===== src/rtl/ctr_pkg.sv =====
// Shared defaults and legal-range limits for the modulo-N counter family.
package ctr_pkg;

  localparam int WIDTH_DEF   = 4;
  localparam int MODULUS_DEF = 10;
  localparam int PRESC_DEF   = 1;

  localparam int WIDTH_MIN   = 1;
  localparam int WIDTH_MAX   = 16;
  localparam int MODULUS_MIN = 2;
  localparam int PRESC_MIN   = 1;

  // True when a WIDTH/MODULUS/PRESC combination can be built.
  function automatic bit params_ok(input int w, input int m, input int p);
    return (w >= WIDTH_MIN) && (w <= WIDTH_MAX) &&
           (m >= MODULUS_MIN) && (m <= (1 << w)) &&
           (p >= PRESC_MIN);
  endfunction

endpackage


===== src/rtl/ctr_mod_n_ce_prescaler.sv =====
// Clock-enable prescaler: TICK marks the last of every PRESC qualified cycles.
module ce_prescaler
  import ctr_pkg::*;
#(
  parameter int PRESC = PRESC_DEF
) (
  input  logic C1K,
  input  logic RST,
  input  logic CE,
  input  logic CLR,
  output logic TICK
);

  localparam int CW = (PRESC > 1) ? $clog2(PRESC) : 1;
  localparam logic [CW-1:0] LAST = CW'(PRESC - 1);

  if (PRESC < PRESC_MIN) begin : g_bad_presc
    $error("ce_prescaler: PRESC must be >= %0d", PRESC_MIN);
  end

  logic [CW-1:0] cnt;

  // With PRESC=1 the count sits at 0 == LAST, so TICK stays high.
  assign TICK = (cnt == LAST);

  // Phase counter: advances only on qualified cycles, CLR restarts the period.
  always_ff @(posedge C1K or negedge RST) begin
    if (!RST) begin
      cnt <= '0;
    end else if (CLR) begin
      cnt <= '0;
    end else if (CE) begin
      cnt <= (cnt == LAST) ? '0 : cnt + CW'(1);
    end
  end

endmodule
[src/rtl/sys_reg_file_if.sv]
// Command/response bus between the system controller and the register file.
`default_nettype none

interface sys_reg_file_if #(
  parameter int DATA_WIDTH = 8,
  parameter int ADDR_WIDTH = 4
);
  logic                  wr_en;
  logic                  rd_en;
  logic [ADDR_WIDTH-1:0] addr;
  logic [DATA_WIDTH-1:0] wr_data;
  logic [DATA_WIDTH-1:0] rd_data;
  logic                  rd_valid;

  modport master (
    output wr_en, rd_en, addr, wr_data,
    input  rd_data, rd_valid
  );

  modport slave (
    input  wr_en, rd_en, addr, wr_data,
    output rd_data, rd_valid
  );
endinterface

`default_nettype wire

[src/rtl/sys_reg_file.sv]
// ============================================================================
// Module   : sys_reg_file
// Purpose  : Controller-facing register file; locations 0-3 drive ALU operands,
//            UART config and clock-divider ratio continuously.
// Revision : 1.0 - initial release
// ============================================================================
`default_nettype none

module sys_reg_file #(
  parameter int DATA_WIDTH = 8,
  parameter int ADDR_WIDTH = 4,
  parameter int DEPTH      = 16
) (
  input  wire logic                  clk,
  input  wire logic                  rst_n,
  sys_reg_file_if.slave              bus,
  output logic      [DATA_WIDTH-1:0] reg0,
  output logic      [DATA_WIDTH-1:0] reg1,
  output logic      [DATA_WIDTH-1:0] reg2,
  output logic      [DATA_WIDTH-1:0] reg3
);

  // DEPTH must be at least 4 so the dedicated outputs exist.
  localparam int                    IDX_W        = $clog2(DEPTH);
  localparam logic [ADDR_WIDTH:0]   DEPTH_CMP    = (ADDR_WIDTH + 1)'(DEPTH);
  localparam logic [DATA_WIDTH-1:0] UART_CFG_RST = DATA_WIDTH'(8'h81);
  localparam logic [DATA_WIDTH-1:0] CLK_DIV_RST  = DATA_WIDTH'(8'h20);

  logic [DATA_WIDTH-1:0] mem [DEPTH];
  logic [DATA_WIDTH-1:0] rd_data_q;
  logic                  rd_valid_q;

  logic                  in_range;
  logic [IDX_W-1:0]      idx;
  logic                  do_write;
  logic                  do_read;

  function automatic logic [DATA_WIDTH-1:0] reset_value(input int loc);
    case (loc)
      2:       return UART_CFG_RST;
      3:       return CLK_DIV_RST;
      default: return '0;
    endcase
  endfunction

  assign in_range = ({1'b0, bus.addr} < DEPTH_CMP);
  assign idx      = bus.addr[IDX_W-1:0];
  // Simultaneous write and read is an illegal request: both are dropped.
  assign do_write = bus.wr_en && !bus.rd_en && in_range;
  assign do_read  = bus.rd_en && !bus.wr_en;

  always_ff @(posedge clk or negedge rst_n) begin
    if (!rst_n) begin
      for (int i = 0; i < DEPTH; i++) begin
        mem[i] <= reset_value(i);
      end
    end else if (do_write) begin
      mem[idx] <= bus.wr_data;
    end
  end

  // Out-of-range reads still pulse valid so the controller never stalls.
  always_ff @(posedge clk or negedge rst_n) begin
    if (!rst_n) begin
      rd_data_q  <= '0;
      rd_valid_q <= 1'b0;
    end else begin
      rd_valid_q <= do_read;
      if (do_read) begin
        rd_data_q <= in_range ? mem[idx] : '0;
      end
    end
  end

  assign bus.rd_data  = rd_data_q;
  assign bus.rd_valid = rd_valid_q;

  assign reg0 = mem[0];
  assign reg1 = mem[1];
  assign reg2 = mem[2];
  assign reg3 = mem[3];

endmodule

`default_nettype wire
[src/flat_wrapper.sv]
// flat-port wrapper written by rule: the top's interface ports become plain ports
module sys_reg_file_flat 
#(
  parameter int DATA_WIDTH = 8,
  parameter int ADDR_WIDTH = 4,
  parameter int DEPTH      = 16
)
  (clk, rst_n, reg0, reg1, reg2, reg3, bus_wr_en, bus_rd_en, bus_addr, bus_wr_data, bus_rd_data, bus_rd_valid);
  sys_reg_file_if #(.DATA_WIDTH(DATA_WIDTH), .ADDR_WIDTH(ADDR_WIDTH)) bus_i ();
  input  wire logic clk;
  input  wire logic rst_n;
  output logic      [DATA_WIDTH-1:0] reg0;
  output logic      [DATA_WIDTH-1:0] reg1;
  output logic      [DATA_WIDTH-1:0] reg2;
  output logic      [DATA_WIDTH-1:0] reg3;
  input wire logic [$bits(bus_i.wr_en)-1:0] bus_wr_en;
  input wire logic [$bits(bus_i.rd_en)-1:0] bus_rd_en;
  input wire logic [$bits(bus_i.addr)-1:0] bus_addr;
  input wire logic [$bits(bus_i.wr_data)-1:0] bus_wr_data;
  output wire logic [$bits(bus_i.rd_data)-1:0] bus_rd_data;
  output wire logic [$bits(bus_i.rd_valid)-1:0] bus_rd_valid;
  assign bus_i.wr_en = bus_wr_en;
  assign bus_i.rd_en = bus_rd_en;
  assign bus_i.addr = bus_addr;
  assign bus_i.wr_data = bus_wr_data;
  assign bus_rd_data = bus_i.rd_data;
  assign bus_rd_valid = bus_i.rd_valid;
  sys_reg_file #(.DATA_WIDTH(DATA_WIDTH), .ADDR_WIDTH(ADDR_WIDTH), .DEPTH(DEPTH)) u_core (.clk(clk), .rst_n(rst_n), .bus(bus_i), .reg0(reg0), .reg1(reg1), .reg2(reg2), .reg3(reg3));
endmodule
===== config.mk =====
export PLATFORM = sky130hd
export DESIGN_NAME = load_store_unit
export DESIGN_NICKNAME = d
export VERILOG_FILES = /design/src/rtl/Pipe_Buf_Reg_PKG.sv /design/src/rtl/lsu_data_align.sv /design/src/rtl/load_store_unit.sv
export SDC_FILE = /design/constraint.sdc
export NUM_CORES = 1
export LEC_CHECK = 0
export BUFFER_PORTS_ARGS = -buffer_cell sky130_fd_sc_hd__buf_2
export CORE_ASPECT_RATIO = 0.5
export CORE_MARGIN = 4
export CORE_UTILIZATION = 35
export DETAILED_ROUTE_END_ITERATION = 12
export GPL_TIMING_DRIVEN = 0
export PLACE_DENSITY_LB_ADDON = 0.05
export SKIP_LAST_GASP = 1
export SLEW_MARGIN = 40
export SYNTH_ARGS = -nofsm -noshare
export SYNTH_HDL_FRONTEND = slang
export SYNTH_HIERARCHICAL = 1
export SYNTH_SLANG_ARGS = --single-unit

===== constraint.sdc =====
create_clock -name clk -period 4.42 [get_ports clk]
set_input_delay 0.442 -clock clk [delete_from_list [all_inputs] [get_ports clk]]
set_output_delay 0.442 -clock clk [all_outputs]
set_load 0.02 [all_outputs]

===== src/rtl/Pipe_Buf_Reg_PKG.sv =====
// Pipe_Buf_Reg_PKG: shared pipeline-register types.
// Load/store unit state and func3 size/sign helpers.
package Pipe_Buf_Reg_PKG;

  typedef enum logic [1:0] {
    IDLE,
    ISSUE,
    WAIT,
    DONE
  } lsu_state_e;

  typedef enum logic [1:0] {
    SZ_B,
    SZ_H,
    SZ_W
  } lsu_size_e;

  localparam logic [2:0] F3_B  = 3'b000;
  localparam logic [2:0] F3_H  = 3'b001;
  localparam logic [2:0] F3_W  = 3'b010;
  localparam logic [2:0] F3_BU = 3'b100;
  localparam logic [2:0] F3_HU = 3'b101;

  // Undefined encodings fall through to word.
  function automatic lsu_size_e f3_size(
    input logic [2:0] f3
  );
    if (f3 == F3_B || f3 == F3_BU) return SZ_B;
    if (f3 == F3_H || f3 == F3_HU) return SZ_H;
    if (f3 == F3_W) return SZ_W;
    return SZ_W;
  endfunction

  function automatic logic f3_signed(
    input logic [2:0] f3
  );
    return ~f3[2];
  endfunction

endpackage


===== src/rtl/lsu_data_align.sv =====
// lsu_data_align: byte-lane steering for stores,
// lane select and sign/zero extension for loads.
module lsu_data_align
  import Pipe_Buf_Reg_PKG::*;
#(
  parameter int DATA_W = 32
) (
  input  logic [2:0]        func3,
  input  logic [1:0]        off,
  input  logic [DATA_W-1:0] wr_data,
  input  logic [DATA_W-1:0] rdata,
  output logic [3:0]        be,
  output logic [DATA_W-1:0] wdata,
  output logic [DATA_W-1:0] ld_data,
  output logic              mis
);

  lsu_size_e   sz;
  logic        sgn;
  logic [7:0]  b;
  logic [15:0] h;

  assign sz  = f3_size(func3);
  assign sgn = f3_signed(func3);

  // Low offset bits below natural alignment are dropped here.
  assign b = rdata[{off, 3'b000} +: 8];
  assign h = rdata[{off[1], 4'b0000} +: 16];

  always_comb begin
    be      = 4'b1111;
    wdata   = wr_data;
    ld_data = rdata;
    mis     = 1'b0;
    unique case (1'b1)
      (sz == SZ_B): begin
        be      = 4'b0001 << off;
        wdata   = {4{wr_data[7:0]}};
        ld_data = {{(DATA_W-8){sgn & b[7]}}, b};
      end
      (sz == SZ_H): begin
        mis     = off[0];
        be      = 4'b0011 << {off[1], 1'b0};
        wdata   = {2{wr_data[15:0]}};
        ld_data = {{(DATA_W-16){sgn & h[15]}}, h};
      end
      default: begin
        mis = |off;
      end
    endcase
  end

endmodule


===== src/rtl/load_store_unit.sv =====
// load_store_unit: MEM-stage LSU over a req/gnt/rvalid word SRAM.
// MISALIGN_TRAP_EN: reject misaligned half/word instead of masking.
module load_store_unit
  import Pipe_Buf_Reg_PKG::*;
#(
  parameter int DATA_W     = 32,
  parameter int DM_ADDRESS = 9
) (
  input  logic                  clk,
  input  logic                  reset,
  input  logic                  mem_read,
  input  logic                  mem_write,
  input  logic [DM_ADDRESS-1:0] addr,
  input  logic [DATA_W-1:0]     wr_data,
  input  logic [2:0]            func3,
  output logic                  stall,
  output logic [DATA_W-1:0]     rd_data,
  output logic                  misaligned,
  output logic                  m_req,
  output logic                  m_we,
  output logic [DM_ADDRESS-3:0] m_addr,
  output logic [DATA_W-1:0]     m_wdata,
  output logic [3:0]            m_be,
  input  logic                  m_gnt,
  input  logic                  m_rvalid,
  input  logic [DATA_W-1:0]     m_rdata
);

`ifdef MISALIGN_TRAP_EN
  localparam logic TRAP_EN = 1'b1;
`else
  localparam logic TRAP_EN = 1'b0;
`endif

  lsu_state_e state_q;
  lsu_state_e state_d;

  logic [2:0]        f3_q;
  logic [1:0]        off_q;
  logic              req;
  logic              is_idle;
  logic              accept;
  logic              trap;
  logic [2:0]        sel_f3;
  logic [1:0]        sel_off;
  logic [3:0]        al_be;
  logic [DATA_W-1:0] al_wdata;
  logic [DATA_W-1:0] al_ld;
  logic              al_mis;

  assign req     = mem_read | mem_write;
  assign is_idle = (state_q == IDLE);
  assign accept  = is_idle & req;
  assign trap    = TRAP_EN & al_mis;

  // Live inputs shape the request; captured ones shape the load reply.
  assign sel_f3  = is_idle ? func3 : f3_q;
  assign sel_off = is_idle ? addr[1:0] : off_q;

  lsu_data_align #(
    .DATA_W (DATA_W)
  ) u_align (
    .func3   (sel_f3),
    .off     (sel_off),
    .wr_data (wr_data),
    .rdata   (m_rdata),
    .be      (al_be),
    .wdata   (al_wdata),
    .ld_data (al_ld),
    .mis     (al_mis)
  );

  assign stall = reset & (accept
               | (state_q == ISSUE)
               | (state_q == WAIT));

  always_comb begin
    state_d = state_q;
    unique case (state_q)
      IDLE:  if (req) state_d = trap ? DONE : ISSUE;
      ISSUE: if (m_gnt) state_d = m_we ? DONE : WAIT;
      WAIT:  if (m_rvalid) state_d = DONE;
      DONE:  state_d = IDLE;
    endcase
  end

  always_ff @(posedge clk or negedge reset) begin
    if (!reset) begin
      state_q <= IDLE;
      f3_q    <= '0;
      off_q   <= '0;
      m_req   <= 1'b0;
      m_we    <= 1'b0;
      m_addr  <= '0;
      m_wdata <= '0;
      m_be    <= '0;
      rd_data <= '0;
    end else begin
      state_q <= state_d;
      if (accept) begin
        f3_q  <= func3;
        off_q <= addr[1:0];
      end
      if (accept && !trap) begin
        m_req   <= 1'b1;
        m_we    <= mem_write;
        m_addr  <= addr[DM_ADDRESS-1:2];
        m_wdata <= mem_write ? al_wdata : '0;
        m_be    <= al_be;
      end else if (state_q == ISSUE && m_gnt) begin
        m_req   <= 1'b0;
        m_we    <= 1'b0;
        m_addr  <= '0;
        m_wdata <= '0;
        m_be    <= '0;
      end
      if (accept && trap) begin
        rd_data <= '0;
      end else if (state_q == WAIT && m_rvalid) begin
        rd_data <= al_ld;
      end
    end
  end

`ifdef MISALIGN_TRAP_EN
  always_ff @(posedge clk or negedge reset) begin
    if (!reset) misaligned <= 1'b0;
    else        misaligned <= accept & trap;
  end
`else
  assign misaligned = 1'b0;
`endif

endmodule


==> reports/results.txt <==
outcome = complete, no violations
Startpoint Class = flop
Skew-Pair Late Insertion Delay = 0.34 ns
VDD IR max = 0.000340 V
Slew Limit Fails = 0
RSZ-0062 raised after global routing = false
CP Max Fanout = 10
drt drc = 0
Worst slew margin = 51.6%
# diodes = 0
CP cell instances = inv_1 > ha_1 > buf_6 > mux2_2 > buf_2 > nor2_1 > a221oi_1 > mux2_2
die height = 88.2 um
synthesized area per cell = 11.4 sq um
Root Driver = clkbuf_16
P per Cell Area = 844 nW/um^2
Chip Width = 168 um
most frequent CP cell = mux2_2
worst-margin pin slew = 0.723 ns
hpwl dp = 10600 um
Leakage Power = 2.98 nW
fin crit period = 2.67 ns
io pins = 161
Core ar. = 12200 sq um
number of setup buffers added after CTS = 0
Final #Nets = 652
register area = 2100 sq um
critical path class = flop to flop
post-layout util = 48.1%
Yosys warning total = 6
Area Overhead vs Synth = 30.1%
crit-path max cell delay = 0.58 ns
GRT Overall Usage = 18.9%
fill cell count = 1173
Initial Util = 36.9%
CTS tree = built
Final setup viols = 0
CP required = 4.64 ns
global route total overflow = 0
Min Hold Slack = 0.0493 ns
DRT Pass-1 Iters = 4
first-pass GRT wire length = 21700 um
Clock Path Buffers = 2
IO Port Bufs = 159
area of the multi-input gates = 2090 sq um
post_cts resized = 0
largest net degree at the start of global routing = 54
Post-Place Cells = 720
critical path arrival = 2.89 ns
Routed Antenna Nets = 0
initial antenna violation count = 3
vias per inst = 5.16
htree depth = 3
row count = 28
die area = 14900 sq um
Syn Std Cell Area = 4500 sq um
Worst path slowest cell = nor2_1
Hold Fails Final Rpt = 0
syn nets = 481
share of post-route cells with drive strength above 1 = 46.6%
most common cell after layout, fill and taps aside = buf_2
Final Non-Filler Cells = 736
Fmax achieved = 374 MHz
Worst-path clk slew = 0.07 ns
Layout Skew = 0.0104 ns
per-cell routed wire length = 18.5 um
Vias = 3795
Min-Delay Path Class = input port to asynchronous set/reset pin
initial DRC count = 257
setup TNS = 0 ns
TritonCTS sink count = 84
period utilisation layout = 60.4%
Total Wirelength = 13600 um
vias in the first global route = 3936
max_cap viols = 0
Synth Instances = 395
cts bufs inserted = 9
highest-count cells in the layout ignoring fill and taps = buf_2, dfrtp_1, mux2_2, a22o_1, nand2_1
CTS Hold Bufs = 0
CP Capture Type = flop
GP Congestion = 0.789
## report_power, final
group / switching, mW / internal, mW
clock: 0.317 / 0.513
sequential: 0.166 / 1.10
combinational: 1.62 / 1.23
total: 2.10 / 2.84
## final cells by class
type                       count  area share (%)
inverter                       7           0.449
sequential                    84            35.9
clock buffer                  11            4.14
buffer                        42            4.81
multi-input combinational    262            35.7
clock inverter                 5            1.45
timing repair buffer         160            14.0
tap                          165            3.52
## state kept, by name, summed over array words and instances, names as in the netlist
| signal | count |
|---|---|
| m_addr | 7 |
| m_be | 4 |
| rd_data | 32 |
| f3_q | 3 |
| state_q | 2 |
| m_wdata | 32 |
| m_req | 1 |
| m_we | 1 |
| off_q | 2 |
## layer usage
layer  track usage [%]  vias up  part of all wire, %
met4              3.31        6                 0.57
met1              26.7     1855                   48
met3              5.59       12                  7.1
met2              29.3      122                   44
met5                 0        -                 0.25
li1                  -     1800                    -
## worst paths after layout
path,startpoint,end,slack [ns],cells past startpoint
worst max-delay path,state_q[0],rd_data[15],1.75,8
worst min-delay path,reset,m_wdata[19],0.05,1
worst max register to register,state_q[0],rd_data[15],1.75,8
worst min register to register,m_req,m_req,0.47,1
max in group asynchronous,reset,m_wdata[27],3.80,2
min in group clk,addr[7],m_addr[5],0.33,2
## critical path, delay by kind of cell (launching register included)
kind | cells | cell delay [ns]
AOI/OAI and AO/OA | 1 | 0.21
adders and majority gates | 1 | 0.17
buffers and inverters | 3 | 0.46
DFF | 1 | 0.41
muxes | 2 | 0.72
and+or+nand+nor | 1 | 0.58
## metrics by stage
stage | worst slack, ns | power [mW] | cell area (sq um)
global route | 1.58 | 5.33 | 5860
detailed placement | 1.76 | 4.15 | 5530
floorplan | 2.03 | 3.31 | 4500
CTS | 1.76 | 5.00 | 5860
finish | 1.75 | 4.95 | 5860
global placement | 1.52 | 4.13 | 5500
(Power assumes the default switching activity.)
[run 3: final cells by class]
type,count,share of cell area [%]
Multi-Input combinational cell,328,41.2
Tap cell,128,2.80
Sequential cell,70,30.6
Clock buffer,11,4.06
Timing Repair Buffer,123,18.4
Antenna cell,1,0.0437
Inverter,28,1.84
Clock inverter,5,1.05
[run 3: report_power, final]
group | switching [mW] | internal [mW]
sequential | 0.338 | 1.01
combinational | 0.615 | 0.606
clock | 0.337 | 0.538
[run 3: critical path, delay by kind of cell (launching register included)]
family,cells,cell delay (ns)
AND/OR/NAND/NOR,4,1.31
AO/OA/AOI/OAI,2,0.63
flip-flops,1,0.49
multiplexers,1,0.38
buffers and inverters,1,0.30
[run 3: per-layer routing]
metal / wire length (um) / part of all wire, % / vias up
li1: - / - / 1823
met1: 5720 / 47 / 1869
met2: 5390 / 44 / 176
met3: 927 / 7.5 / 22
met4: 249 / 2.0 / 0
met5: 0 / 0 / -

* What the task asks: I'd like the number of lines above that contain the word "TICK", and nothing besides that number.

* Answer to this task: 4